Alcuni drappelli di soldati giapponesi tentano di fronteggiare l'invasione americana su un'isola desolata, e scrivono lettere ai loro familiari. Il loro destino però è già segnato.

Un altro grande film dal non più "spietato" Clint Eastwood, il quale mi pare proprio che migliori con l'età. Dirige con una compostezza classica ed una fluidità che mi lasciano ammirato. Mi sembra che sia anche un regista che giri pellicole di tutto rispetto senza mai strizzare l'occhio al pubblico o al botteghino, che pure però - giustamente - lo premiano.
Qui il grande vecchio col ghigno ci racconta un episodio poco noto della seconda guerra mondiale, da un prospettiva inusuale, cioè quella dei nemici giapponesi. Non c'è spazio però per l'eroismo o per il trionfo in guerra; non possono vantarsi, infatti, neppure i vicitori americani, che vengono descritti senza nascondere le loro cattiverie sotto il velo dell'amor patrio. Io comunque non ho problemi a definirlo un film pacifista, nel modo però più intelligente e meno ricattatorio possibile. Altrove ho letto che il vecchio Clint, sotto la patina dell'umanità della vicenda, nasconde il suo inguaribile spirito guerrafondaio e bellicoso. Costoro cercano proprio quel pacifismo che a me non piace, quello sbattuto in faccia e spesso a senso unico. Oltretutto, io non ho mai pensato che l'ex-attore di Sergio Leone sia un vero militarista alla Chuck Norris. Certo, è un uomo che ha certi valori, tra i quali possono esserci anche la lealtà del soldato e l'impegno nei combattimenti, ma di ottuso militarismo qui non ce n'è.

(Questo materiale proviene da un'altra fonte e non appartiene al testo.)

### config.mk
export PLATFORM = sky130hd
export DESIGN_NAME = template_to_script_converter
export DESIGN_NICKNAME = d
export VERILOG_FILES = /design/src/hdl/tsc_pkg.sv /design/src/hdl/template_to_script_converter.sv /design/src/hdl/tsc_datapath.sv /design/src/hdl/tsc_controller.sv
export SDC_FILE = /design/constraint.sdc
export NUM_CORES = 1
export LEC_CHECK = 0
export ABC_AREA = 1
export BUFFER_PORTS_ARGS = -buffer_cell sky130_fd_sc_hd__buf_2
export CAP_MARGIN = 20
export CORE_UTILIZATION = 45
export DETAILED_ROUTE_END_ITERATION = 12
export PLACE_DENSITY_LB_ADDON = 0.08
export REMOVE_ABC_BUFFERS = 1
export SLEW_MARGIN = 10
export SYNTH_ARGS = -nofsm -noshare
export SYNTH_HDL_FRONTEND = slang
export SYNTH_HIERARCHICAL = 1
export SYNTH_SLANG_ARGS = --single-unit
### constraint.sdc
create_clock -name clock -period 3.26 [get_ports clock]
set_clock_uncertainty 0.2 [all_clocks]
set_input_delay 0 -clock clock [delete_from_list [all_inputs] [get_ports clock]]
set_output_delay 0 -clock clock [all_outputs]
set_load 0.005 [all_outputs]
### src/hdl/tsc_pkg.sv
// tsc_pkg: shared types, byte codes and sizes for the template-to-script converter
`timescale 1ns / 1ps
package tsc_pkg;

   localparam int WIN_DEPTH = 5;   // marker lookahead window
   localparam int SEQ_DEPTH = 6;   // most bytes one step of the datapath can produce
   localparam int WIN_CNT_W = $clog2(WIN_DEPTH + 1);
   localparam int SEQ_CNT_W = $clog2(SEQ_DEPTH + 1);
   localparam int SEQ_IDX_W = $clog2(SEQ_DEPTH);

   localparam logic [7:0] CH_NUL   = 8'h00;
   localparam logic [7:0] CH_LF    = 8'h0A;
   localparam logic [7:0] CH_CR    = 8'h0D;
   localparam logic [7:0] CH_SPACE = 8'h20;
   localparam logic [7:0] CH_BANG  = 8'h21;
   localparam logic [7:0] CH_QUOTE = 8'h22;
   localparam logic [7:0] CH_LPAR  = 8'h28;
   localparam logic [7:0] CH_RPAR  = 8'h29;
   localparam logic [7:0] CH_LT    = 8'h3C;
   localparam logic [7:0] CH_GT    = 8'h3E;
   localparam logic [7:0] CH_QM    = 8'h3F;
   localparam logic [7:0] CH_BSL   = 8'h5C;
   localparam logic [7:0] CH_A     = 8'h61;
   localparam logic [7:0] CH_L     = 8'h6C;
   localparam logic [7:0] CH_N     = 8'h6E;
   localparam logic [7:0] CH_P     = 8'h70;
   localparam logic [7:0] CH_U     = 8'h75;
   localparam logic [7:0] CH_V     = 8'h76;
   localparam logic [7:0] CH_LBR   = 8'h7B;
   localparam logic [7:0] CH_RBR   = 8'h7D;

   typedef struct packed {
      logic [7:0] in_byte;
      logic       last;
   } req_type;

   typedef struct packed {
      logic [7:0] out_byte;
      logic       run_end;
   } rsp_type;

   // controller to datapath
   typedef struct packed {
      logic accept;     // latch the request
      logic sep;        // load the line separator, update line flags
      logic append;     // push the request byte into the window
      logic front;      // handle the token at the window front, load its bytes
      logic flush_end;  // empty the window, apply the line-end / NUL flags
      logic close;      // load the bytes that close an open text call
      logic emit;       // move the next loaded byte toward the output
      logic finish;     // release the held byte as the last of the request
      logic clear;      // return the converter state to its reset value
   } cmd_type;

   // datapath to controller
   typedef struct packed {
      logic is_nl;
      logic is_nul;
      logic skip;
      logic last;
      logic win_full;
      logic flush_more;
      logic seq_done;
      logic emit_ok;
      logic fin_ok;
   } status_type;

endpackage

### src/hdl/template_to_script_converter.sv
// template_to_script_converter: top level joining the controller and the datapath
`timescale 1ns / 1ps
// Converts a template file, one byte per request, into script text, one byte per
// response; run_end marks the last response byte caused by a request, and a request
// may cause none. Plain text is wrapped in vp("..."), <?lua ... ?> is copied as code
// and {{! ... !}} becomes vp( ... ). Markers are found through a five-byte lookahead
// window, so text appears up to four requests late, until a line end, a NUL or the
// final byte flushes it. One request is handled at a time by a sequencer: an ordinary
// byte is pushed into the window unless its line is being skipped, a full window then
// gives up one token, a line end or NUL hands out the tokens left in the window one by
// one, the final byte does the same and then closes any open text call, and a stalled
// response holds the sequencer until it drains.
// The response register lets the next request in while the last response is waiting.
module template_to_script_converter
   import tsc_pkg::*;
(
   input  logic    clock,
   input  logic    reset,
   input  logic    req_valid,
   output logic    req_ready,
   input  req_type req_data,
   output logic    rsp_valid,
   input  logic    rsp_ready,
   output rsp_type rsp_data
);

   cmd_type    cmd;
   status_type status;

   tsc_controller u_controller (
      .clock     (clock),
      .reset     (reset),
      .req_valid (req_valid),
      .req_ready (req_ready),
      .status    (status),
      .cmd       (cmd)
   );

   tsc_datapath u_datapath (
      .clock     (clock),
      .reset     (reset),
      .cmd       (cmd),
      .status    (status),
      .req_data  (req_data),
      .rsp_valid (rsp_valid),
      .rsp_ready (rsp_ready),
      .rsp_data  (rsp_data)
   );

endmodule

Tant'è che il detto ottuso militarismo viene nella pellicola spesso messo alla berlina senza pietà: si pensi alle azioni suicide, agli ordini assurdi, alle morti inutili e alla crudeltà gratuita dell'episodio del cane. Qualcuno insinua anche che i giapponesi sarebbero rappresentati in modo negativo, il che rimanderebbe al razzismo del regista. Invece la pellicola - scritta tra l'altro anche da sceneggiatori nipponici - mette bene a fuoco la cultura giapponese, nel bene e nel male. Per essa la resa e la codardia sono veri abomini; la morte con onore è il massimo valore e il suicidio è una nobile via d'uscita.

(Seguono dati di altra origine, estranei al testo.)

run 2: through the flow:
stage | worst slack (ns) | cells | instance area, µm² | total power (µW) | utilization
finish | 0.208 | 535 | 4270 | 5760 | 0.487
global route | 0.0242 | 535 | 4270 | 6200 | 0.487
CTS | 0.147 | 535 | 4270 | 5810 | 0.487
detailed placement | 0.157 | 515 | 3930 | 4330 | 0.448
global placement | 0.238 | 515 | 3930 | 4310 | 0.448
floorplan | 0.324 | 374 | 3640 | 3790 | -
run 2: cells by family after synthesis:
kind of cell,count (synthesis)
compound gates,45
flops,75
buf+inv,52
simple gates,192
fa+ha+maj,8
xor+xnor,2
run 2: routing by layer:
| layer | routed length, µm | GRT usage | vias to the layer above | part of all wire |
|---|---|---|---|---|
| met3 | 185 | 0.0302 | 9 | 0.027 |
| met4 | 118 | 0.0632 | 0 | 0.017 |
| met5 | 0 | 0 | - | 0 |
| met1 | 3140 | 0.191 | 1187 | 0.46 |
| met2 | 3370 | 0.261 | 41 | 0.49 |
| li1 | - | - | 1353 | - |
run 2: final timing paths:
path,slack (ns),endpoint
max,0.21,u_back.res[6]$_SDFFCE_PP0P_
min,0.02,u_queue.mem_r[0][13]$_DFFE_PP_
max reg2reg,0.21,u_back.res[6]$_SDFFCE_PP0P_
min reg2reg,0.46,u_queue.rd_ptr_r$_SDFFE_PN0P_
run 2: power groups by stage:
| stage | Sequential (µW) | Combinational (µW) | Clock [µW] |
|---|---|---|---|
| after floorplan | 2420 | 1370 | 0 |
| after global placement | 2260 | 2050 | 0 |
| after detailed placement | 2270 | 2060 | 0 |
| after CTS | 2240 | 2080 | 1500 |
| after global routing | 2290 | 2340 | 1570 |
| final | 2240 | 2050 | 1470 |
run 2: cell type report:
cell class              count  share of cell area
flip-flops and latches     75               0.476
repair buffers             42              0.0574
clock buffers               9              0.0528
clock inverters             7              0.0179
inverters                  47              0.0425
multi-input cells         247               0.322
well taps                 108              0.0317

La retorica dell'odio del nemico viene smontata delicatamente, ma in modo pienamente efficace. Americani e giapponesi si odiano solo perché lo hanno insegnato loro a fare i loro governi, ma le persone in realtà possono essere tranquillamente buoni amici. Qualche anno prima una guerra USA-Giappone non era neppure all'orizzonte, e la sola ipotesi sembrava incredibile. Eppure guerra fu, e americani e giapponesi si dovettero odiare per ordini superiori. A questo proposito sono molto indovinati l'episodio dell'amicizia tra l'ufficiale e i suoi amici californiani e quello del soldato americano ferito, un poveraccio mandato a morte dai superiori esattamente come i giapponesi. Non appena il velo della retorica e della propaganda si lacera, ecco che scocca l'amicizia e la condivisione della sofferenza.
E' notevole anche la definizione dei diversi soldati giapponesi, con le loro sfumature e le loro grandi differenze, come le persone reali.
Non mancano le scene crude, con poco splatter ma tanta forza derivante dalla situazione stessa, che è ben più crudele di quello che fisicamente si vede. E' un film che tiene spesso col fiato sospeso, e sa anche emozionare.
Finora l'avevo snobbato, forse per una mia stupida avversione al semplice suono del titolo, un nome giapponese che per me non significava nulla. Però rientra senza dubbio tra le grandi opere che Eastwood ci sta regalando una dopo l'altra, e tra i migliori film sulla guerra sporca e sbagliata. Suggestiva l'ambientazione in quell'isola brulla e desolata.